Stored data entries
= Beginning of Section =
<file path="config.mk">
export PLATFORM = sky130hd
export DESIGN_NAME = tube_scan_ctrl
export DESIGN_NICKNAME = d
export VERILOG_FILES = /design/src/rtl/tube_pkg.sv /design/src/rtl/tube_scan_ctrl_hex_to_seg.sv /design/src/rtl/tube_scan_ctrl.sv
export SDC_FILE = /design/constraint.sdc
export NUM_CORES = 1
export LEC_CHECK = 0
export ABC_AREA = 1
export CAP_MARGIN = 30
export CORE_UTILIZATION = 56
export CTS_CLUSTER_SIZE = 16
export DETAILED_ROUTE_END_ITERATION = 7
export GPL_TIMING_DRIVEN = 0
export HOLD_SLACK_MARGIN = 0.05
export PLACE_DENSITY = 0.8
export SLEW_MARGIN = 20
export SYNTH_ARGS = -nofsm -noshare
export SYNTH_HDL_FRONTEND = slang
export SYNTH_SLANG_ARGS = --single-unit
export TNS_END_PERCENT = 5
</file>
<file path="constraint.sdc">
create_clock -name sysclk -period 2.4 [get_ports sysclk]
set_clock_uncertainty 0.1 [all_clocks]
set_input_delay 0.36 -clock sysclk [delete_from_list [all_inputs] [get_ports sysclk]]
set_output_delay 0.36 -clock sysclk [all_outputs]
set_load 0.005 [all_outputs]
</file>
= End of Section =
= Beginning of Section =
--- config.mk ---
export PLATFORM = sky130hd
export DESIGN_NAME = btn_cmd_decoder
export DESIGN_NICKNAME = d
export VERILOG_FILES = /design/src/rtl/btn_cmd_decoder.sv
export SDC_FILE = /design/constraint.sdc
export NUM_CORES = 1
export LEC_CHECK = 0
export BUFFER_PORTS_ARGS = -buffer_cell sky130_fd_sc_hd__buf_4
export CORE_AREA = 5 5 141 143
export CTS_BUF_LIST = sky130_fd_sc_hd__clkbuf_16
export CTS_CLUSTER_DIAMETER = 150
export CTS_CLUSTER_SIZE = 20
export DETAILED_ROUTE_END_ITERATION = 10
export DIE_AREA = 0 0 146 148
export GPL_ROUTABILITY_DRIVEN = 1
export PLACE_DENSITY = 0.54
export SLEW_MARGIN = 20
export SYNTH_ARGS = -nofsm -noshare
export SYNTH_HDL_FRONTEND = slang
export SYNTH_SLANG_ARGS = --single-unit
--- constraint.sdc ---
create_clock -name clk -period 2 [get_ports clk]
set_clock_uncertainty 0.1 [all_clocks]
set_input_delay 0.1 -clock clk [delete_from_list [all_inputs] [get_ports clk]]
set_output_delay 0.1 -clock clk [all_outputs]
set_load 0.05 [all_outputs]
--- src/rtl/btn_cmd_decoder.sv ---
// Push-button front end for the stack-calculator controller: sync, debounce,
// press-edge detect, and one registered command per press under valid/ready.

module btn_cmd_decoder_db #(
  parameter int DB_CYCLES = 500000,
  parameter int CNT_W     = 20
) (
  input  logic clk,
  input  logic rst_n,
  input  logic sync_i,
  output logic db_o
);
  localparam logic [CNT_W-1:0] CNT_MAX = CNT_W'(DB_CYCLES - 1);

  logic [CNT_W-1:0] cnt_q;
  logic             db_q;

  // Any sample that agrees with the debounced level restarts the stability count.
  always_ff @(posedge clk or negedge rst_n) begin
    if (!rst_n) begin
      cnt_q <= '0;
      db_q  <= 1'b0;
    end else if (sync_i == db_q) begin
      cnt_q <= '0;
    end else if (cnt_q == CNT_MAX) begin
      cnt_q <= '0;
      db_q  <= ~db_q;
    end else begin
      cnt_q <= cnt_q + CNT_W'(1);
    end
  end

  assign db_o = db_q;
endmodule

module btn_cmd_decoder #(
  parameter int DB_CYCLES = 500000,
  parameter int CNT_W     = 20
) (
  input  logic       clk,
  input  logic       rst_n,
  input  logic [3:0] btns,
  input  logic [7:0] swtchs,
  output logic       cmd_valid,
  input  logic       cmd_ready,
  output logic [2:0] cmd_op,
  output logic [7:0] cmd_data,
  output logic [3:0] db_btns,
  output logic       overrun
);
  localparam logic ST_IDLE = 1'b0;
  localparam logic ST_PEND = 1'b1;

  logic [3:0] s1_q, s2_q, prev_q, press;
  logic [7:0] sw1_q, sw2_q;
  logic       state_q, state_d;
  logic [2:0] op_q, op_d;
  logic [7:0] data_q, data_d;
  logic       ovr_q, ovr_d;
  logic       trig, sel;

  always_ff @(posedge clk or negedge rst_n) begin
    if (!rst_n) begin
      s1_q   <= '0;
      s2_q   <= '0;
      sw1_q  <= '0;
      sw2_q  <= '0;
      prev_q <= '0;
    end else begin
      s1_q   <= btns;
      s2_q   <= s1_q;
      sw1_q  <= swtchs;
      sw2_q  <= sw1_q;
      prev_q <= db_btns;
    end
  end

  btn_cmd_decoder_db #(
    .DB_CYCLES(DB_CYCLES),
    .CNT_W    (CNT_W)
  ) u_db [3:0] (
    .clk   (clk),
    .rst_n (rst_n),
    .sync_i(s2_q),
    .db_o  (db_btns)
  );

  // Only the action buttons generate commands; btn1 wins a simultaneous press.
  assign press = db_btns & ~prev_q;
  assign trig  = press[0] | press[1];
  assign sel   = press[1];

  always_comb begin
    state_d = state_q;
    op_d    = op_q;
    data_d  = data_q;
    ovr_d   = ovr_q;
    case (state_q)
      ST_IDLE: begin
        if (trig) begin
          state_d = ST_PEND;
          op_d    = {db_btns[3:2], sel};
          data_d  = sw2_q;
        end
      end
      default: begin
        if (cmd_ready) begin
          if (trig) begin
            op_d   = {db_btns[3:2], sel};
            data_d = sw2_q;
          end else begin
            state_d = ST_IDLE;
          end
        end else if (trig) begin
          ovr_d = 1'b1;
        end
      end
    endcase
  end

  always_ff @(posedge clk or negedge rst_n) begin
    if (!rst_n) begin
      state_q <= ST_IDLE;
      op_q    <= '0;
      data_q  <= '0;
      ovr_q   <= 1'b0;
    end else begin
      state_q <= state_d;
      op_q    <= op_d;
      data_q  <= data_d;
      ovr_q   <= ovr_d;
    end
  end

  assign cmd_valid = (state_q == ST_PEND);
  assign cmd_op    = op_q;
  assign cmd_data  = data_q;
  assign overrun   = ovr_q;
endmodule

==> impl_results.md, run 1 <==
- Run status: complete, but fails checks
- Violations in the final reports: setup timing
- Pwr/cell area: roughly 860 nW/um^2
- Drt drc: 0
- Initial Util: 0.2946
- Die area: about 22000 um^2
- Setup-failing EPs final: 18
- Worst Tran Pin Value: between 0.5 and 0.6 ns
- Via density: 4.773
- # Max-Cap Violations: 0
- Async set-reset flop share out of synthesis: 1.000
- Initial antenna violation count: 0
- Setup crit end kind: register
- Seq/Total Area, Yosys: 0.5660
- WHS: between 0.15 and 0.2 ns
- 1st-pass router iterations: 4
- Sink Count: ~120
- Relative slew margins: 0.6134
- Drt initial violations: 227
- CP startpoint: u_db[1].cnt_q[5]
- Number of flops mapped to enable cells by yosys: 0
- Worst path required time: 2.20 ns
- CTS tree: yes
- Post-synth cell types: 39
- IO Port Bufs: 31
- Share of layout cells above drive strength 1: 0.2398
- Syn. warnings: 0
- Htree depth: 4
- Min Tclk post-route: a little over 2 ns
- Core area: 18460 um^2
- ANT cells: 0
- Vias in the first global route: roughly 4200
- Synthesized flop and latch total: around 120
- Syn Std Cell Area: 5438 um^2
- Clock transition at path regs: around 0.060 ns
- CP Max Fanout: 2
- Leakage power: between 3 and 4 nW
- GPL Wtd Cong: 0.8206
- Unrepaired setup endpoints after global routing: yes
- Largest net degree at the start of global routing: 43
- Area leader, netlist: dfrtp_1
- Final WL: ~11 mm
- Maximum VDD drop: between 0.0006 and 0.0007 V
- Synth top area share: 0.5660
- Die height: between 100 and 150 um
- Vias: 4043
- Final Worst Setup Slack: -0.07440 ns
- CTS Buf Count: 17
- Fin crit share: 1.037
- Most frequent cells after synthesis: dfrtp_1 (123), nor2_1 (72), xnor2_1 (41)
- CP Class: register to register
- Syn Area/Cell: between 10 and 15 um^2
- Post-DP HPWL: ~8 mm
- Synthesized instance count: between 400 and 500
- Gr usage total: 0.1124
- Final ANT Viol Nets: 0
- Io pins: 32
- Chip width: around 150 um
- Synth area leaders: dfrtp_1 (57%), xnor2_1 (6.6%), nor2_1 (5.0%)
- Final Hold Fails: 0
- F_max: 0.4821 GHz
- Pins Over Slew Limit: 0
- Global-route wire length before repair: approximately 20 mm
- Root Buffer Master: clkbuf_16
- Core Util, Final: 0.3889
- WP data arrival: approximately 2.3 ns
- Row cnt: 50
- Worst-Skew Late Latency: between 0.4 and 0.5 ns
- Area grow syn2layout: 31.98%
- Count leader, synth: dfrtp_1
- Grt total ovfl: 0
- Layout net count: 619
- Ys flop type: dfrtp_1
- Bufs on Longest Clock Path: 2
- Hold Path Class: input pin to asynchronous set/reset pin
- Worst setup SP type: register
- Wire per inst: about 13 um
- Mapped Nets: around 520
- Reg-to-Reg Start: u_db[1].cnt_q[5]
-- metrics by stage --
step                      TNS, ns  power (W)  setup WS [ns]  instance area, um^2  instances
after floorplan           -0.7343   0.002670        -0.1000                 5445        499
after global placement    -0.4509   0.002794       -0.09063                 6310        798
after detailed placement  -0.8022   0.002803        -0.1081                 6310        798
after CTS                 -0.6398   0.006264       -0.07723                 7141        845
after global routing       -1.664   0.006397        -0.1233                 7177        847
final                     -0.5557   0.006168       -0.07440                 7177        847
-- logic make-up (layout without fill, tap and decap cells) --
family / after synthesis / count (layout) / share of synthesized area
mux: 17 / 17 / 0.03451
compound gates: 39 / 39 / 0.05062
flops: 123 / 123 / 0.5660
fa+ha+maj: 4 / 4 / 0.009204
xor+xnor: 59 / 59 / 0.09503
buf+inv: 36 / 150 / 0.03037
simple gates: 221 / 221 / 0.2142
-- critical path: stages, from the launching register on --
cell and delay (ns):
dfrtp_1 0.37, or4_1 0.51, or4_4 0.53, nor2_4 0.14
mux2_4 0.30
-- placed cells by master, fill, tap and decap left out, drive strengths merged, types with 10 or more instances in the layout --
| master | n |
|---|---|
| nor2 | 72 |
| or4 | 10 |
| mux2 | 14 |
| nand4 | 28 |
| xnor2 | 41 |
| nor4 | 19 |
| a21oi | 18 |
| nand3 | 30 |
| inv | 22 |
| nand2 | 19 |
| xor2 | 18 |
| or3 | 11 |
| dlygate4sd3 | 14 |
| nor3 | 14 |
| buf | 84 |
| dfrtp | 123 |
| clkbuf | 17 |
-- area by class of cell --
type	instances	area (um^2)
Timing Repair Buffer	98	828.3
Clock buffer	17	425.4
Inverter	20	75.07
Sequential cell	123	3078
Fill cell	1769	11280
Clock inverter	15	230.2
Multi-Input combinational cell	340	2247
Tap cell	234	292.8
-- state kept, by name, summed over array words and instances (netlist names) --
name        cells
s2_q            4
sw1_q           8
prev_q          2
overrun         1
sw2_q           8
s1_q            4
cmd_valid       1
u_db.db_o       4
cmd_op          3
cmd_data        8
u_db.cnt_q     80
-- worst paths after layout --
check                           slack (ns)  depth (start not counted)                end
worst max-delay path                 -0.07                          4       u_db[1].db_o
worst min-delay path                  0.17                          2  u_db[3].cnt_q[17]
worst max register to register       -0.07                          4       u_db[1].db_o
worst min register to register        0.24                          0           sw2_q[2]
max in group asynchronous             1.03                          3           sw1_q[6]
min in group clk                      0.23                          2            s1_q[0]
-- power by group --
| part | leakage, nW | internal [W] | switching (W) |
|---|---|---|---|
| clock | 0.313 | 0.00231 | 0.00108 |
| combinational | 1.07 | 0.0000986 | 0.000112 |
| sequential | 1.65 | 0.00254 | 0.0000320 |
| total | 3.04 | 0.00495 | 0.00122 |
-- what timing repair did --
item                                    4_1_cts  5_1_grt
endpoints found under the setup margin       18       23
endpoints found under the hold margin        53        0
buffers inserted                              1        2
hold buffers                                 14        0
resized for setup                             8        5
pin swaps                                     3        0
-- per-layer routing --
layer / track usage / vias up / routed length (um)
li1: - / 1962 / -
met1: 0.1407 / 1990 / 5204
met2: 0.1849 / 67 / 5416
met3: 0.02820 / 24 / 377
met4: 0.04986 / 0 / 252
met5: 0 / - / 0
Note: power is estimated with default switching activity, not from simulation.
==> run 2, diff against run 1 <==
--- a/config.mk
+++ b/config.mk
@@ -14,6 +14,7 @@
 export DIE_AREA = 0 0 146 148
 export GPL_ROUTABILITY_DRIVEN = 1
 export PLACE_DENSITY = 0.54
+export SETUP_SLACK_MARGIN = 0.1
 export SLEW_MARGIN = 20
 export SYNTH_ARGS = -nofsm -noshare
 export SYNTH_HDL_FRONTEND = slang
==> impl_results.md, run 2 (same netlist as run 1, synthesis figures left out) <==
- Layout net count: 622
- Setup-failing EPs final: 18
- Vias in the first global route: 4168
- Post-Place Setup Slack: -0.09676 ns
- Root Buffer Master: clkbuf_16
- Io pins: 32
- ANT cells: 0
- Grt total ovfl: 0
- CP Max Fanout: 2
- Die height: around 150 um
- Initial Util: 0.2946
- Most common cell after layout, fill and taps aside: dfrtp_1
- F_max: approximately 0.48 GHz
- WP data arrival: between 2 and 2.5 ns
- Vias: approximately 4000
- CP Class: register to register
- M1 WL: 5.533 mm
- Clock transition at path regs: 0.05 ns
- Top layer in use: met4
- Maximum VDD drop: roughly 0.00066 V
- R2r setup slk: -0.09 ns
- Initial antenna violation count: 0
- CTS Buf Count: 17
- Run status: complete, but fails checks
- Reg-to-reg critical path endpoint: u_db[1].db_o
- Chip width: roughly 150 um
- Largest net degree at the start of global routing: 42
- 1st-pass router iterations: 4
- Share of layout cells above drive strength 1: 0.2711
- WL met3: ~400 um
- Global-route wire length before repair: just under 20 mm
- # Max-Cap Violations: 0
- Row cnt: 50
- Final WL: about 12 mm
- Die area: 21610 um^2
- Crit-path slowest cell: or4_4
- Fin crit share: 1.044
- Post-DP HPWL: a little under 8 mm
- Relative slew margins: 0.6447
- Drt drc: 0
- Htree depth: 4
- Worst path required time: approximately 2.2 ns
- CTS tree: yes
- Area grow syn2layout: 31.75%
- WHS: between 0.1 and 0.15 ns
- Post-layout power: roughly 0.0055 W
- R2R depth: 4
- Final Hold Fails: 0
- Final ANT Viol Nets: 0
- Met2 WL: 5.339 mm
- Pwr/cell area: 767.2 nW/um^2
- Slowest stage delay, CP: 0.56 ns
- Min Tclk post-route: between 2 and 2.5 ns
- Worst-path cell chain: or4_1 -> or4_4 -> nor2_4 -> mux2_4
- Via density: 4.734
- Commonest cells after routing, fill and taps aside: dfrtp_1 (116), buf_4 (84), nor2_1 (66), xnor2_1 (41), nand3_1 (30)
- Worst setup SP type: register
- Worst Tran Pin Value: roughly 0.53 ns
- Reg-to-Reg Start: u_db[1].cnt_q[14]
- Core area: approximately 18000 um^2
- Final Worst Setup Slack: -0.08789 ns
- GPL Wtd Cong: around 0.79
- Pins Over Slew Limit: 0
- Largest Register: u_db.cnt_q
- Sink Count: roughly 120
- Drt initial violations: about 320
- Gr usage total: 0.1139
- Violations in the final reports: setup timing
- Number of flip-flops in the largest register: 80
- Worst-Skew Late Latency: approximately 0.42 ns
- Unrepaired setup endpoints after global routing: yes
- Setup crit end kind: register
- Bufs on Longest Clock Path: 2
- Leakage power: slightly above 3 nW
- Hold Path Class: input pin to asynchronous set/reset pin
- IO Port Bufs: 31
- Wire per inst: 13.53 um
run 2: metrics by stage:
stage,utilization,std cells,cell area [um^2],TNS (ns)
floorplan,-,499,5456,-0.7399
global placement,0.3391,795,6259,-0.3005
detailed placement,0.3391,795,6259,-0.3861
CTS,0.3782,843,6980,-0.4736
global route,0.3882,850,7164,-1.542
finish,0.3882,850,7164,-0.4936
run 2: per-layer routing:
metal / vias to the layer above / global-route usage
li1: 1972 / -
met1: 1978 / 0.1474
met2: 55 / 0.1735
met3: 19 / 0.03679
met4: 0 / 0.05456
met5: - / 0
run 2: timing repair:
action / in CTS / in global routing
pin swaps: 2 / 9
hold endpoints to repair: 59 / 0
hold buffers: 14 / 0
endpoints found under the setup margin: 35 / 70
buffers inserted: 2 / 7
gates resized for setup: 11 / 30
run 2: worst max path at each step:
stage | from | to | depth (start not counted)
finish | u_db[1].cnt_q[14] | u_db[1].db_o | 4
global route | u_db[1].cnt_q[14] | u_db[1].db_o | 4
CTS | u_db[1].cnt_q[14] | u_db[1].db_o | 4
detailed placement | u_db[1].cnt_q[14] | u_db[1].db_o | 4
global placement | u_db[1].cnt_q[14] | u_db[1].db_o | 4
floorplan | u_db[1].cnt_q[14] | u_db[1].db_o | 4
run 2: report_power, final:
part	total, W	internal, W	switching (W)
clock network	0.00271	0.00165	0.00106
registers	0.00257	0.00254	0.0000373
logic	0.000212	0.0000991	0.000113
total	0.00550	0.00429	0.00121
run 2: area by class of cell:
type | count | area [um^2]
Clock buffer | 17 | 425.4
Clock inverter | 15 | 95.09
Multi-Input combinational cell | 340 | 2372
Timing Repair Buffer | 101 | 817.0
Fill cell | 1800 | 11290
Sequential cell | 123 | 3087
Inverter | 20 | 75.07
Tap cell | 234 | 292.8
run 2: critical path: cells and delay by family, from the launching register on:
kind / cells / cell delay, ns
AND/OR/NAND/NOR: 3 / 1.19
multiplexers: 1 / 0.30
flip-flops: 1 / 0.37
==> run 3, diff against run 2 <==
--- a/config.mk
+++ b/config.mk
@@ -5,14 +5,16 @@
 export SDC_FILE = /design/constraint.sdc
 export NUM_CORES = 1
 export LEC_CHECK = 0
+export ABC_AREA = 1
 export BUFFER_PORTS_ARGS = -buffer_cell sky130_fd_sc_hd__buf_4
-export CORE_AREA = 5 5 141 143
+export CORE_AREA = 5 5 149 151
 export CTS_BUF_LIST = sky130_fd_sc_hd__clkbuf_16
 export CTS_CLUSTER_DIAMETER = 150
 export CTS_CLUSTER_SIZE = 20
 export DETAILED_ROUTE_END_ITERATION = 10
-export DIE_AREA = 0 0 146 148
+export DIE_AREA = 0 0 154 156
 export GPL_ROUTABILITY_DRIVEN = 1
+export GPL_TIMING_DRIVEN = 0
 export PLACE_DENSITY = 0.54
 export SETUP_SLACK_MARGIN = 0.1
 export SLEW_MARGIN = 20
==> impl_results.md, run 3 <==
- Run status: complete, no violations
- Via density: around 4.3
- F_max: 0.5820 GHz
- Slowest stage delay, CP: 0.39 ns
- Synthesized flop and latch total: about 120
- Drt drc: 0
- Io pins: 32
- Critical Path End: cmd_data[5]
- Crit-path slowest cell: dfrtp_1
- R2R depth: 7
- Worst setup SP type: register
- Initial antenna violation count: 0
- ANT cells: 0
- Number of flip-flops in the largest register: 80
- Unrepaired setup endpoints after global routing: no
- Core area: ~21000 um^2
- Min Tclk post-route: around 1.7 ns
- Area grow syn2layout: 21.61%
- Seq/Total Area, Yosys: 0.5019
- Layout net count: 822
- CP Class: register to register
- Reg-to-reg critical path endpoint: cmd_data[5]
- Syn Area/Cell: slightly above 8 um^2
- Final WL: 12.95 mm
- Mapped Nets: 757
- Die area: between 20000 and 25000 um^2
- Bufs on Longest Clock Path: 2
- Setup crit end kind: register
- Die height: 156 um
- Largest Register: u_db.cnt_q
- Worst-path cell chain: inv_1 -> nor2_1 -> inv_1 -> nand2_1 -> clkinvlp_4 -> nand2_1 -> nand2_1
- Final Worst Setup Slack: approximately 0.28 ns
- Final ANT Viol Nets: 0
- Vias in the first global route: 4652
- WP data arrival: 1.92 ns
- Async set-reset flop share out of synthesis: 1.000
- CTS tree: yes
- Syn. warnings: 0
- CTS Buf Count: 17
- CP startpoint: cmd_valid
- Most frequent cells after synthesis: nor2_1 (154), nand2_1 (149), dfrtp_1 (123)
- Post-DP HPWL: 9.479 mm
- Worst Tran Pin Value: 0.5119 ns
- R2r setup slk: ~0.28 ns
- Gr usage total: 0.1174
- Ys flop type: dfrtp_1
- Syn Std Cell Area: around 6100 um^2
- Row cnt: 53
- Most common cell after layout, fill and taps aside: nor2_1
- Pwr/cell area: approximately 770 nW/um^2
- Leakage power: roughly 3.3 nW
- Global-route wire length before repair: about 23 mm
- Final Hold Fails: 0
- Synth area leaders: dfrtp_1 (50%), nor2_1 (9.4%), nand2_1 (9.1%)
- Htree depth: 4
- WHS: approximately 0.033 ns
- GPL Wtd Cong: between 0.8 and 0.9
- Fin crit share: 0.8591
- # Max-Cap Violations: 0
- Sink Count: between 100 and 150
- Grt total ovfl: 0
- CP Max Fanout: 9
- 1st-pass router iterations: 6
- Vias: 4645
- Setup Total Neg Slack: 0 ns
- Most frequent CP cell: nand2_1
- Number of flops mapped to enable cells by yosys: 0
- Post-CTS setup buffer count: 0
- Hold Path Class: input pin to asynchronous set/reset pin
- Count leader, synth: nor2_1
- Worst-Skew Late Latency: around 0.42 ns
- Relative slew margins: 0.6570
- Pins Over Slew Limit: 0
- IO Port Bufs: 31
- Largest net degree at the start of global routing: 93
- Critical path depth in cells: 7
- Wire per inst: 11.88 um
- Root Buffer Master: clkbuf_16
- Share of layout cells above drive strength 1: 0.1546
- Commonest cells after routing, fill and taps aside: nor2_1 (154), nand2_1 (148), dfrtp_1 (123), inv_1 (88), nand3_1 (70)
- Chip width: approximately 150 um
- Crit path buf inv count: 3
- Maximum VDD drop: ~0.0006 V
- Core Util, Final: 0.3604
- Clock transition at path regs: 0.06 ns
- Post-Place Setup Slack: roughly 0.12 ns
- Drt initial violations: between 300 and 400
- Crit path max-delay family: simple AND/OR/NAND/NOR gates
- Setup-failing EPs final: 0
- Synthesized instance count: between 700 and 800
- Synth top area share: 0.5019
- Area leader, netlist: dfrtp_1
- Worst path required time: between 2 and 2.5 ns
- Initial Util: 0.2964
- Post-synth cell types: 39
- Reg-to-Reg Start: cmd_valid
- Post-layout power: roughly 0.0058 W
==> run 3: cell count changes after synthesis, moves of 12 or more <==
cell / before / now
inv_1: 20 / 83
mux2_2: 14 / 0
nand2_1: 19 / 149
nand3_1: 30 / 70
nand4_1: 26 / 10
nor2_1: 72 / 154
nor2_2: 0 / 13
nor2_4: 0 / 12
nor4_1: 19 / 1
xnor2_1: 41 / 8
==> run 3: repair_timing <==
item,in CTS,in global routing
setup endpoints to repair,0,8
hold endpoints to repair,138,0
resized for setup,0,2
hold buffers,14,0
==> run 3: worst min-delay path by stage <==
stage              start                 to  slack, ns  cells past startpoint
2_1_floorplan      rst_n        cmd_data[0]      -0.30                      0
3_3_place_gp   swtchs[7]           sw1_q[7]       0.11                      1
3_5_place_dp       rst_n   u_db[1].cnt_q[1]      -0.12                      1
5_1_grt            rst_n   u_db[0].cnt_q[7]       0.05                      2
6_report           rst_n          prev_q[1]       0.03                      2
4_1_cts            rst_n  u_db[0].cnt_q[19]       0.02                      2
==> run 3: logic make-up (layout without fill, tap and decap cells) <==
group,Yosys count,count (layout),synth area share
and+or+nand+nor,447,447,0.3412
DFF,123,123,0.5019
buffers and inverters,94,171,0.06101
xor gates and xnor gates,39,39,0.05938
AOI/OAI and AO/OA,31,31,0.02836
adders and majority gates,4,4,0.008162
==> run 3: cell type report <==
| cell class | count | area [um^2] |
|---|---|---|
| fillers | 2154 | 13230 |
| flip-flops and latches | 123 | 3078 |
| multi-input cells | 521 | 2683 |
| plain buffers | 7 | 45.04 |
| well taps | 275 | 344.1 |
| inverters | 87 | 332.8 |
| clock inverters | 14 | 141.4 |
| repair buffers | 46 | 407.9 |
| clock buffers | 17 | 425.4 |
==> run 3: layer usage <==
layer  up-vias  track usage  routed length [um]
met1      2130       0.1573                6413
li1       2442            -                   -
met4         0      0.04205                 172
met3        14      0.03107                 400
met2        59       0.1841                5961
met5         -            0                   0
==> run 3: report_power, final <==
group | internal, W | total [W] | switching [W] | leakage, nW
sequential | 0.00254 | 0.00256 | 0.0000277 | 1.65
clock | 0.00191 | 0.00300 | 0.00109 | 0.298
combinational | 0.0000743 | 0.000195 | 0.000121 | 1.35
= End of Section =
Filter the entries above and copy only the lines that hold "height".

▶ _Task output_:
- Die height: between 100 and 150 um
- Die height: around 150 um
- Die height: 156 um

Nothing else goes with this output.